Leilani Lutali, foreground, and her friend Jaimee Fougner pose for a photo Thursday in Colorado Springs, Colo.
COLORADO SPRINGS, Colo. (AP) — When a Colorado woman found out her hospital wouldn’t approve her kidney transplant surgery until she got the COVID-19 vaccine, she was left with a difficult decision pitting her health needs against her religious beliefs.
Leilani Lutali, a born-again Christian, went with her faith.
Even though she has stage 5 kidney disease that puts her at risk of dying without a new kidney, Lutali, 56, said she could not agree to be vaccinated because of the role that stem cells have played in the development of vaccines.
“As a Christian, I can’t support anything that has to do with abortion of babies, and the sanctity of life for me is precious,” she said.
UCHealth requires transplant recipients to be vaccinated because recipients are at significant risk of contracting COVID-19 as well as being hospitalized and dying from the virus, spokesman Dan Weaver said. Unvaccinated donors could also pass COVID-19 to the recipient even if they initially test negative for the disease, he said.
“Studies have found transplant patients who contract COVID-19 may have a mortality rate of 20% or higher,” he said.
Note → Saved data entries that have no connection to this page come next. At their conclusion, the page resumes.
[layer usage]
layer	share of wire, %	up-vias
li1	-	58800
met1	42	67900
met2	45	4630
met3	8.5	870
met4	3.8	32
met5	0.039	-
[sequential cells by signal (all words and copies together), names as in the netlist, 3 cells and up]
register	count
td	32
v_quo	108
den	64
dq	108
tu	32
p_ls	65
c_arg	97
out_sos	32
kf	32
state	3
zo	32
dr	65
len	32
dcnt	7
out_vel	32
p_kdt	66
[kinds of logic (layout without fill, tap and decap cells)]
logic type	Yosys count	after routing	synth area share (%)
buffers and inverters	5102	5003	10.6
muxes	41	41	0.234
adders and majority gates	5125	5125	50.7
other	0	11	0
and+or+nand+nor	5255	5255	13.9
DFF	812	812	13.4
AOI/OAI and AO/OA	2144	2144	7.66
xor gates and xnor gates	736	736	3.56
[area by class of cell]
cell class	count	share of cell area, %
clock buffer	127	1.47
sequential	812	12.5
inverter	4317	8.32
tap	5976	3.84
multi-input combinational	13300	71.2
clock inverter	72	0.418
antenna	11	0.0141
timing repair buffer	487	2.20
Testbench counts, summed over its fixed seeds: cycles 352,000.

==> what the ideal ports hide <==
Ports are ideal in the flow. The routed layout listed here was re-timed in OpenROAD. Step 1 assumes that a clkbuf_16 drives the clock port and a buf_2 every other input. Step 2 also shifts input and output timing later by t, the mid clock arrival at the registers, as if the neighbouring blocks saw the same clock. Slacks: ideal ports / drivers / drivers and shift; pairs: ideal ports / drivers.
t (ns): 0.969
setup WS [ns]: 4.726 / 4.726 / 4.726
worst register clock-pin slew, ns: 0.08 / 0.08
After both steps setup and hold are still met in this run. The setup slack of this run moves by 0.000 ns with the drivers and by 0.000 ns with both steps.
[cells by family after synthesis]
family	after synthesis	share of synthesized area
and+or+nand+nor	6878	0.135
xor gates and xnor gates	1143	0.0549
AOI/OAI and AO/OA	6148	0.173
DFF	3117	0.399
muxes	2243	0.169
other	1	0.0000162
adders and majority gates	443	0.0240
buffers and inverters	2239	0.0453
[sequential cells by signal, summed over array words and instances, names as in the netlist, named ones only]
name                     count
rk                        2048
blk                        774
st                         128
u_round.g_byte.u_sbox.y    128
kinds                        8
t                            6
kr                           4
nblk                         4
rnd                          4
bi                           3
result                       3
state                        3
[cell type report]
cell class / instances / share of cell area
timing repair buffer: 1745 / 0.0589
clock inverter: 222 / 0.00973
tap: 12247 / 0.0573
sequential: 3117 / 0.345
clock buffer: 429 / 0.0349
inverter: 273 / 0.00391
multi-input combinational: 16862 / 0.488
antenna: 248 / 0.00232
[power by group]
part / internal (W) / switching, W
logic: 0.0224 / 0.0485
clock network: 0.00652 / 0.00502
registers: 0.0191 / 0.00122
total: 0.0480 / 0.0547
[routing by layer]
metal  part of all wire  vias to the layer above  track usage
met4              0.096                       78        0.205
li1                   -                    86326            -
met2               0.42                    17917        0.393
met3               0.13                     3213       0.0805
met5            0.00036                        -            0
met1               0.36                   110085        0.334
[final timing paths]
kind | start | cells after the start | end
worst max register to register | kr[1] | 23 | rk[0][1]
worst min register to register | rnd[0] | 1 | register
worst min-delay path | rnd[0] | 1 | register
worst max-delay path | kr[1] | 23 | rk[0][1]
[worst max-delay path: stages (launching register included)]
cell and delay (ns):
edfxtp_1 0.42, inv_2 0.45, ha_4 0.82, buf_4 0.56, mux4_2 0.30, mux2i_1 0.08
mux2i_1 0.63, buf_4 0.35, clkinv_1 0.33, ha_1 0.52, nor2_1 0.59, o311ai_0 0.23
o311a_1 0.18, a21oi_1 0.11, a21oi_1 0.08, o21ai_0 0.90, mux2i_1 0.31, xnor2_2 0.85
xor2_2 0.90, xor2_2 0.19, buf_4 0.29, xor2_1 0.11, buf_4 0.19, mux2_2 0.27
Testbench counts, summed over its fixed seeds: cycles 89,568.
This is an optimization exercise on Yosys and OpenROAD, whose aim is small area, a short achievable clock period and few clock cycles per item, not a production implementation. Function was checked by simulation only, so behaviour that the tests miss may differ from the original. Power figures rest on the tool's default switching activity, not on a simulated workload.

## config.mk

```make
export PLATFORM = sky130hd
export DESIGN_NAME = rs72_dec
export DESIGN_NICKNAME = rs72_dec
export VERILOG_FILES = /design/flow/design.v
export SDC_FILE = /design/flow/constraint.sdc
export NUM_CORES = 4
export LEC_CHECK = 0
export CAP_MARGIN = 20
export CORE_MARGIN = 2
export CORE_UTILIZATION = 40
export SLEW_MARGIN = 20
```

## constraint.sdc

```tcl
create_clock -name core_clock -period 10.0 [get_ports {clk}]
set_input_delay 2.0000 -clock core_clock [delete_from_list [all_inputs] [get_ports {clk}]]
set_output_delay 2.0000 -clock core_clock [all_outputs]
set_load 0.01 [all_outputs]
```
This is an optimization exercise on Yosys and OpenROAD, whose aim is small area and a short achievable clock period, not a production implementation.
Function was checked by simulation only, so behaviour that the tests miss may differ from the original.

== main ==
==> flow/design.v <==
module dec_unit (
    input  wire         clk,
    input  wire         rst,       
    input  wire         trig,      
    input  wire [1:0]   op,        
    input  wire [127:0] a,
    input  wire [127:0] b,
    output reg  [127:0] r,         
    output wire         done,      
    output reg          cpl,       
    output reg          dov,       
    output reg          exc,       
    output wire [15:0]  detail     
);
    reg [127:0] a_q, b_q;          
    reg         chk_q;
    reg [4:0]   cnt;               
    reg         done_q;            
    reg         pre_q;             
    reg         sh_q, lg_q;        
    reg         es_q;              
    reg         na_q;              
    reg         c_q;               
    reg         g_q;               
    reg         z_q;               
    reg         fa_q;              
    reg         bop_q;             
    reg [4:0]   bidx_q;            
    assign done   = done_q;
    assign detail = {4'd0, bidx_q, bop_q, 1'b1, 5'd0};
    wire first  = (cnt == 5'd1);
    wire over15 = |(a_q[127:64] | b_q[127:64]);
    wire over23 = |(a_q[127:96] | b_q[127:96]);
    wire p1     = first | (sh_q ? (cnt == 5'd2)
                                : ((cnt[4:2] == 3'd0) & (cnt[1:0] != 2'd0)) | (cnt == 5'd4));
    wire p2     = es_q & ~g_q & (sh_q ? ((cnt == 5'd3) | (cnt == 5'd4))
                                      : ((cnt[4:2] == 3'd1) & (cnt[1:0] != 2'd0)) | (cnt == 5'd8));
    wire half   = first ? ~over15 : (sh_q | (cnt > 5'd8));
    wire fseg   = first | (cnt[0] & (sh_q | cnt[3] | cnt[4] | ~cnt[1]));
    wire nin    = es_q & (p1 | p2);            
    reg [31:0] sl;
    reg [7:0]  bad_a, bad_b, nz;
    reg        c;
    reg [3:0]  x, y, o;
    reg [4:0]  t;
    reg        co, c0, c1;
    integer i;
    always @* begin
        c = first ? es_q : (fseg ? 1'b0 : c_q);
        for (i = 0; i < 8; i = i + 1) begin
            x = a_q[4*i +: 4];
            y = b_q[4*i +: 4];
            if (nin) y = {~(y[3] | y[2] | y[1]), y[2] ^ y[1], y[1], ~y[0]};
            t  = {1'b0, x} + {1'b0, y};
            c0 = t[4] | (t[3] & (t[2] | t[1]));           
            c1 = t[4] | (t[3] & (t[2] | t[1] | t[0]));    
            co = c ? c1 : c0;
            o  = t[3:0] + {1'b0, co, co, c};
            if (p2) o = {~(o[3] | o[2] | o[1]), o[2] ^ o[1], o[1], ~o[0]};
            sl[4*i +: 4] = o;
            bad_a[i] = a_q[4*i+3] & (a_q[4*i+2] | a_q[4*i+1]);
            bad_b[i] = b_q[4*i+3] & (b_q[4*i+2] | b_q[4*i+1]);
            nz[i]    = |o;
            if (i == 0 && fseg) begin
                sl[3:0]  = first ? b_q[3:0] : a_q[3:0];    
                bad_a[0] = ~chk_q & (a_q[3:0] < 4'hA);
                bad_b[0] = b_q[3:0] < 4'hA;
                nz[0]    = 1'b0;
            end else
                c = co;
        end
    end
    function [2:0] low8(input [7:0] v);
        integer j;
        begin
            low8 = 3'd0;
            for (j = 7; j >= 0; j = j - 1)
                if (v[j]) low8 = j[2:0];
        end
    endfunction
    wire [1:0] seg = cnt[1:0] - 2'd1;
    wire       neg_r   = es_q ? (g_q ? (na_q & ~z_q) : ~na_q)
                              : (na_q & ~(z_q & ~g_q));
    wire [3:0] sign_r  = chk_q ? a_q[3:0] : {3'b110, neg_r};
    wire       cdig    = sh_q & ~es_q & g_q;      
    wire       invalid = exc;
    wire       a_bad   = |bad_a;
    wire       b_bad   = |bad_b;
    wire       near    = lg_q ? (cnt == 5'd16) :
                         sh_q ? (cnt == 5'd4) : (cnt == 5'd10);
    wire       fin     = pre_q & ~trig;
    wire       r_wr    = ~rst & fin & ~invalid;
    wire       r_hold  = ~rst & ~(fin & ~invalid);
    wire ld_a  = trig & ~op[1];
    wire t_h   = ~trig & half;                 
    wire t_f   = ~trig & ~half;                
    wire na_ld = (a[3:0] == 4'hB) || (a[3:0] == 4'hD);
    wire nb_ld = (b[3:0] == 4'hB) || (b[3:0] == 4'hD);
    always @(posedge clk) begin
        if (trig) begin
            chk_q <= op[1];
            na_q  <= na_ld;
            es_q  <= ~op[1] & (na_ld ^ nb_ld ^ op[0]);
        end
        a_q[31:0]   <= (a[31:0]   & {32{ld_a}}) | (a_q[63:32] & {32{~trig}});
        a_q[63:32]  <= (a[63:32]  & {32{ld_a}}) | (sl & {32{t_h}}) | (a_q[95:64] & {32{t_f}});
        a_q[95:64]  <= (a[95:64]  & {32{ld_a}}) | (a_q[127:96] & {32{~trig}});
        a_q[127:96] <= (a[127:96] & {32{ld_a}}) | (a_q[95:64] & {32{t_h}}) | (sl & {32{t_f}});
        b_q <= (b & {128{trig}}) | ({32'd0, b_q[127:32]} & {128{~trig}});
        if (first) begin
            sh_q <= ~over15;
            lg_q <= over23;
        end
        c_q <= c;
        if (p1) begin
            g_q  <= c;
            z_q  <= ~(|nz) & (first | z_q);
            fa_q <= a_bad | (fa_q & ~first);
            exc  <= a_bad | b_bad | (exc & ~first);
            if (a_bad & (~fa_q | first)) begin
                bop_q  <= 1'b0;
                bidx_q <= {seg, low8(bad_a)};
            end else if (b_bad & (~exc | first)) begin
                bop_q  <= 1'b1;
                bidx_q <= {seg, low8(bad_b)};
            end
        end
        cnt    <= trig ? 5'd1 : cnt + 5'd1;
        dov    <= ~invalid & ~es_q & g_q & lg_q;
        pre_q <= ~rst & ~trig & ~done_q & near;
        r <= ({a_q[127:65], a_q[64] | cdig, a_q[63:4], sign_r} & {128{r_wr}})
           | (r & {128{r_hold}});
        if (rst) begin
            done_q <= 1'b1;
            cpl    <= 1'b0;
        end else begin
            done_q <= ~trig & (done_q | pre_q);
            cpl    <= fin;
        end
    end
endmodule
==> flow/config.mk <==
export PLATFORM = sky130hd
export DESIGN_NAME = dec_unit
export DESIGN_NICKNAME = dec_unit
export VERILOG_FILES = /design/flow/design.v
export SDC_FILE = /design/flow/constraint.sdc
export NUM_CORES = 4
export LEC_CHECK = 0
export CAP_MARGIN = 20
export CORE_MARGIN = 2
export CORE_UTILIZATION = 65
export SLEW_MARGIN = 60
==> flow/constraint.sdc <==
create_clock -name core_clock -period 70.0 [get_ports {clk}]
set_input_delay 14.0000 -clock core_clock [delete_from_list [all_inputs] [get_ports {clk}]]
set_output_delay 14.0000 -clock core_clock [all_outputs]
set_load 0.01 [all_outputs]
standard.sh (not shown) runs the stock make flow with config.mk's settings and CLKGATE_MAP_FILE= SYNTH_SCRIPT=/design/flow/synth_recipe.tcl, a recipe that flattens the netlist after the stock synthesis.
==> flow/flow/run.sh <==
#!/bin/bash
# Standard ORFS layout, with the port buffers made from the smallest buffer
# cell (every input and output port still gets its own buffer), a two-level
# buffer tree for the trigger input's high-fanout nets before repair_design,
# and a clock tree of larger sink clusters from small buffers, without dummy
# loads.
set -euo pipefail
export BUFFER_PORTS_ARGS="-buffer_cell sky130_fd_sc_hd__buf_1"
export PRE_RESIZE_TCL="$PWD/flow/pre_resize.tcl"
export CTS_ARGS="-sink_clustering_enable -repair_clock_nets -dont_use_dummy_load -sink_clustering_size 14 -sink_clustering_max_diameter 90 -buf_list {sky130_fd_sc_hd__clkbuf_4 sky130_fd_sc_hd__clkbuf_8}"
bash standard.sh > standard.log 2>&1
==> flow/flow/pre_resize.tcl <==
# Split the high-fanout nets fed by the trig input into groups of nearby
# loads, each driven by its own buffer placed at the group's centre, so
# that they get a shallow two-level tree instead of a chain.
set group_size 32
set buf_cell sky130_fd_sc_hd__buf_8
set dbu [[ord::get_db_tech] getDbUnitsPerMicron]

proc load_pins_of {net} {
  set res {}
  foreach pin [get_pins -of_objects $net] {
    if {[get_property $pin direction] ne "input"} { continue }
    set inst [sta::sta_to_db_inst [get_cells -of_objects $pin]]
    set box [$inst getBBox]
    lappend res [list [expr {([$box xMin] + [$box xMax]) / 2}] [expr {([$box yMin] + [$box yMax]) / 2}] $pin]
  }
  return $res
}

proc split_net {net} {
  global group_size buf_cell dbu
  set loads [load_pins_of $net]
  set n [llength $loads]
  if {$n <= $group_size} { return }
  set k [expr {int(ceil(double($n) / $group_size))}]
  set cols [expr {int(ceil(sqrt($k)))}]
  set per_col [expr {int(ceil(double($n) / $cols))}]
  set byx [lsort -integer -index 0 $loads]
  set made 0
  for {set c 0} {$c < $cols} {incr c} {
    set col [lrange $byx [expr {$c * $per_col}] [expr {($c + 1) * $per_col - 1}]]
    if {[llength $col] == 0} { continue }
    set rows [expr {int(ceil(double([llength $col]) / $group_size))}]
    set per_row [expr {int(ceil(double([llength $col]) / $rows))}]
    set byy [lsort -integer -index 1 $col]
    for {set r 0} {$r < $rows} {incr r} {
      set grp [lrange $byy [expr {$r * $per_row}] [expr {($r + 1) * $per_row - 1}]]
      if {[llength $grp] == 0} { continue }
      set sx 0; set sy 0; set pins {}
      foreach l $grp { incr sx [lindex $l 0]; incr sy [lindex $l 1]; lappend pins [lindex $l 2] }
      set cx [expr {double($sx) / [llength $grp] / $dbu}]
      set cy [expr {double($sy) / [llength $grp] / $dbu}]
      insert_buffer -buffer_cell $buf_cell -net $net -load_pins $pins -location [list $cx $cy]
      incr made
    }
  }
  puts "trig tree: [get_full_name $net] $n loads -> $made buffers"
}

# The net the trig input buffer drives, and the high-fanout nets of the gates
# it feeds.
set port_net [get_nets -of_objects [get_ports trig]]
set inbuf_pin [lindex [load_pins_of $port_net] 0 2]
set inbuf [get_cells -of_objects $inbuf_pin]
set trig_net [get_nets -of_objects [get_pins -of_objects $inbuf -filter "direction==output"]]
set second {}
foreach l [load_pins_of $trig_net] {
  set cell [get_cells -of_objects [lindex $l 2]]
  if {[get_property [get_lib_cells -of_objects $cell] is_sequential]} { continue }
  foreach opin [get_pins -of_objects $cell -filter "direction==output"] {
    set onet [get_nets -of_objects $opin]
    if {[llength [get_pins -of_objects $onet]] > $group_size + 1} { lappend second $onet }
  }
}
split_net $trig_net
foreach net $second { split_net $net }
main did not make it past 3_4_place_resized, where a tool error ended it.
For the feature branch, these inputs were changed with respect to main:
diff --git a/flow/flow/pre_resize.tcl b/flow/flow/pre_resize.tcl
--- a/flow/flow/pre_resize.tcl
+++ b/flow/flow/pre_resize.tcl
@@ -50,6 +50,8 @@
 # it feeds.
-set port_net [get_nets -of_objects [get_ports trig]]
-set inbuf_pin [lindex [load_pins_of $port_net] 0 2]
-set inbuf [get_cells -of_objects $inbuf_pin]
-set trig_net [get_nets -of_objects [get_pins -of_objects $inbuf -filter "direction==output"]]
+set inbuf ""
+foreach it [[[[ord::get_db_block] findBTerm trig] getNet] getITerms] { set inbuf [$it getInst] }
+set trig_net ""
+foreach it [$inbuf getITerms] {
+  if {[$it isOutputSignal]} { set trig_net [get_nets [[$it getNet] getName]] }
+}
 set second {}
Status(the feature branch) = ERROR, stage = 3_4_place_resized. Status: count of cell types in the netlist parity (main, the feature branch). main → the feature branch: adder and majority cell fraction of the synthesized area closely matched the old numbers; starting density of the core level; number of placement rows flat; final estimated routing congestion in global placement now sits at about the same level. The feature branch -> main: gate count after technology mapping delta 0, exact match. Re chip height: no difference whatsoever between the feature branch and main. main and the feature branch ended up with nearly the same total I/O pin count. Synthesized area: the feature branch vs main identical.
Source: an optimization exercise on an open RTL-to-GDS flow (aim: small area, a short achievable clock period and few clock cycles per item). Production flows keep margins and buffers that such runs may drop.
Only simulation tests tie the RTL to the original design; equivalence was not proved.

==> inputs of xenon <==
==> flow/design.v (excerpt) <==
module lcy_gfmul (
    input  wire         clk,
    input  wire         rst,         
    input  wire         in_valid,
    output wire         in_ready,
    input  wire [127:0] in_x,
    input  wire [127:0] in_h,
    output wire         out_valid,
    input  wire         out_ready,
    output wire [127:0] out_z
);
export LEC_CHECK = 0
export CAP_MARGIN = 35
export CORE_MARGIN = 2
export CORE_UTILIZATION = 50
export SETUP_SLACK_MARGIN = 2.0
export SLEW_MARGIN = 20
export TNS_END_PERCENT = 10
create_clock -name core_clock -period 5.0 [get_ports {clk}]
standard.sh (not shown) runs the stock make flow with config.mk's settings and CLKGATE_MAP_FILE= SYNTH_SCRIPT=/design/flow/synth_recipe.tcl, a recipe that flattens the netlist after the stock synthesis.
==> flow/flow/run.sh <==
#!/bin/bash
# The standard layout (standard.sh), with the port buffers that the standard
# flow inserts in global placement made of sky130_fd_sc_hd__buf_4 instead of the
# cell buffer_ports picks by default (a slow delay buffer that the resizer then
# cannot swap, since the platform resizes only within a cell footprint).
# Every port still gets its own buffer.
set -euo pipefail
export BUFFER_PORTS_ARGS="-buffer_cell sky130_fd_sc_hd__buf_4"
bash standard.sh > standard_flow.log 2>&1
==> inputs of nickel, as changes to xenon <==
--- a/flow/config.mk
+++ b/flow/config.mk
@@ -8,6 +8,5 @@
 export CAP_MARGIN = 35
 export CORE_MARGIN = 2
 export CORE_UTILIZATION = 50
-export SETUP_SLACK_MARGIN = 2.0
+export SETUP_SLACK_MARGIN = 2.6
 export SLEW_MARGIN = 20
-export TNS_END_PERCENT = 10
==> inputs of fjord, as changes to xenon <==
==> flow/run.sh (new file) <==
#!/bin/bash
# synth_recipe.tcl (not shown) runs the flow's synth.tcl, then flattens the netlist and writes it again
# the make line also repeats each setting of config.mk as NAME=value (left out here)
make -C /OpenROAD-flow-scripts/flow DESIGN_CONFIG=/design/flow/config.mk WORK_HOME=/design/flow/orfs CLKGATE_MAP_FILE= SYNTH_SCRIPT=/design/flow/synth_recipe.tcl finish
--- a/flow/config.mk
+++ b/flow/config.mk
@@ -8,6 +8,5 @@
 export CAP_MARGIN = 35
 export CORE_MARGIN = 2
 export CORE_UTILIZATION = 50
-export SETUP_SLACK_MARGIN = 2.0
+export SETUP_SLACK_MARGIN = 1.8
 export SLEW_MARGIN = 20
-export TNS_END_PERCENT = 10
removed: flow/flow/run.sh
removed: flow/standard.sh
==> qor summary <==
quantity                                                                             xenon                   nickel                    fjord
Run status                                                         complete, no violations  complete, no violations  complete, no violations
Stages on worst setup path                                                               4                       11                       12
Maximum cell stage delay along the critical path                                   0.88 ns                  0.49 ns                  0.64 ns
Post-synthesis to final-layout area growth                                          17.31%                   56.24%                   27.52%
Fin crit share                                                                      67.06%                   58.43%                   68.02%
Overall fraction of global-route tracks in use                                      48.00%                   49.78%                   49.29%
Wire length of the first global-routing pass                                     830400 um                873400 um                855600 um
Crit path buf inv count                                                                  0                        3                        5
Hold worst-path end                                                                   v[2]                     v[2]                     v[1]
CP startpoint kind                                                                register                input pin                input pin
Number of setup buffers added after CTS                                                 16                     1183                      137
Number of inserted diodes                                                               28                       39                       21
Instance area at placement                                                      138400 um2               138700 um2               144600 um2
Number of antenna violations at the first check in global routing                       41                       47                       65
Critical path start-end classification                                register to register    input pin to register    input pin to register
Final worst hold slack                                                           0.3357 ns                0.3097 ns                0.4598 ns
Final standard cell area without fillers                                        146400 um2               195000 um2               159100 um2
Multi-input gate count                                                               13020                    13020                    13020
Clk latency of the worst-skew pair                                                 0.85 ns                  0.90 ns                  0.85 ns
Crit Path Max Fanout                                                                     4                        5                       12
Wirelength per Cell                                                               32.63 um                 33.77 um                 32.19 um
Transition time at the pin with the least slew margin                             1.146 ns                 1.211 ns                 1.143 ns
Testbench counts of xenon, summed over its fixed seeds: cycles 984, blocks 960.
Testbench counts of nickel, summed over its fixed seeds: cycles 984, blocks 960.
Testbench counts of fjord, summed over its fixed seeds: cycles 984, blocks 960.

==> what the ideal ports hide <==
The results above use ideal ports. As a check the final layouts listed here were re-extracted and re-timed, cells and wires unchanged. Step 1, drivers: a clkbuf_16 drives clk and a buf_2 each remaining input, both assumed. Step 2 moves the port delays by t, midway between the first and last clock arrival at a register: inputs arrive t later, outputs are due t later. That takes back most of the time a late clock gives input paths. Three values: ideal ports, drivers, drivers and shift; two values: the first two.
run	t (ns)	setup slack, ns	worst setup path at the end
xenon	0.943	1.647 / 1.647 / 0.806	input to register
nickel	0.981	2.078 / 2.080 / 1.099	input to register
fjord	0.915	1.599 / 1.679 / 0.764	input to register
After both steps setup and hold are still met in every run listed. The setup slack of nickel, which loses most, moves by +0.002 ns with the drivers and by -0.979 ns with both steps.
It’s not clear how common this type of policy is.
Leilani Lutali wears a cross around her neck at her home in Colorado Springs, Colo.
The American Hospital Association, which represents nearly 5,000 hospitals, health care systems and networks in the United States, said it did not have data to share on the issue. But it said many transplant programs insist that patients get vaccinated for COVID-19 because of the weakened state of their immune system.